Suenan los clarines. Arriba del ruedo el público ruge de excitación. Aplaude a rabiar a la espera de la lidia del susto y del calambre en la entrepierna. Han pagado por disfrutar la humillación y el descuartizamiento del minotauro, escarnecido por el aleteo engañoso de un trapo. A lo cual llaman Arte, cuando se trata de simple habilidad costurera. El olé es una efímera y bastarda sensación exaltada por la literatura fácil al rango de tragedia. Todo lo más se trata de un exotismo soez y carnicero que acaba en un vulgar puchero de estofado.

También se llama arte a la guerra. Poner exquisitos adjetivos no es difícil, sobre todo si esconden una siniestra trastienda de dolor y mafiosidades nada sublimes.
Aparte de la manipulación genética, antes de enfrentarse a su hora en el ruedo, los cuernos del toro han sido rigurosamente escofinados, el cuerpo tundido a golpes, viajado por carretera cientos de kilómetros padeciendo sed en un cajón y eventualmente víctima de la farmacopea amodorrante. Para las empresas taurinas, un torero de cartel es una inversión muy rentable y hay que limitar los riesgos al máximo. La taquilla es la suprema reina de la Fiesta.

La lidia es una casquería que se anuncia como Cultura y no es más que ceremonia de bajas pasiones a mayor gloria de la ocupación hostelera.

Sangría a sol y sombra.

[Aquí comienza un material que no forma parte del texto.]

$ cat src/rtl/collision_pkg.sv
// Shared types and geometry for the ball collision responder.
// Contents: coordinate type, FSM state encoding, playfield/paddle/brick
// geometry constants and a helper to widen 8-bit screen coordinates.
package collision_pkg;

    // 10-bit signed so that a step past the left/top edge goes negative
    // instead of wrapping.
    typedef logic signed [9:0] coord_t;

    typedef enum logic [1:0] {
        StIdle,
        StCheck,
        StScan,
        StDone
    } state_t;

    localparam coord_t SCREEN_W  = 10'sd160;
    localparam coord_t SCREEN_H  = 10'sd120;
    localparam coord_t BALL_SIZE = 10'sd2;
    localparam coord_t PADDLE_W  = 10'sd24;
    localparam coord_t PADDLE_H  = 10'sd2;
    localparam coord_t BRICK_W   = 10'sd20;
    localparam coord_t BRICK_H   = 10'sd6;
    localparam coord_t BRICK_TOP = 10'sd10;

    localparam int unsigned BRICK_COLS  = 8;
    localparam int unsigned BRICK_ROWS  = 4;
    localparam int unsigned BRICK_COUNT = BRICK_ROWS * BRICK_COLS;

    localparam logic [2:0] LAST_COL   = 3'(BRICK_COLS - 1);
    localparam logic [4:0] LAST_INDEX = 5'(BRICK_COUNT - 1);
    localparam logic [5:0] FULL_COUNT = 6'(BRICK_COUNT);

    function automatic coord_t widen8(input logic [7:0] v);
        return coord_t'({2'b00, v});
    endfunction

endpackage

Al compás de la corrida, en las plazas de toros tiene lugar un juego cruzado de seducciones metafóricas, aunque no exentas de evidencia genital al por mayor. Los cojones del toro levantan controvertidas y celosas pasiones. A medida que lo van macheteando se produce un alivio de frustraciones colectivas, a costa de un animal cuyo único delito es ser un tótem mitológico.
Tauromaquia es como llaman a la transformación de la fortaleza viril del toro en mugidos, moscas, babas, bostas y mondongo, tortura y muerte. País eternamente paradójico y bestial, donde el perfil de ese mismo toro bravo se exhibe como elemento simbólico de los supuestos atributos de la raza.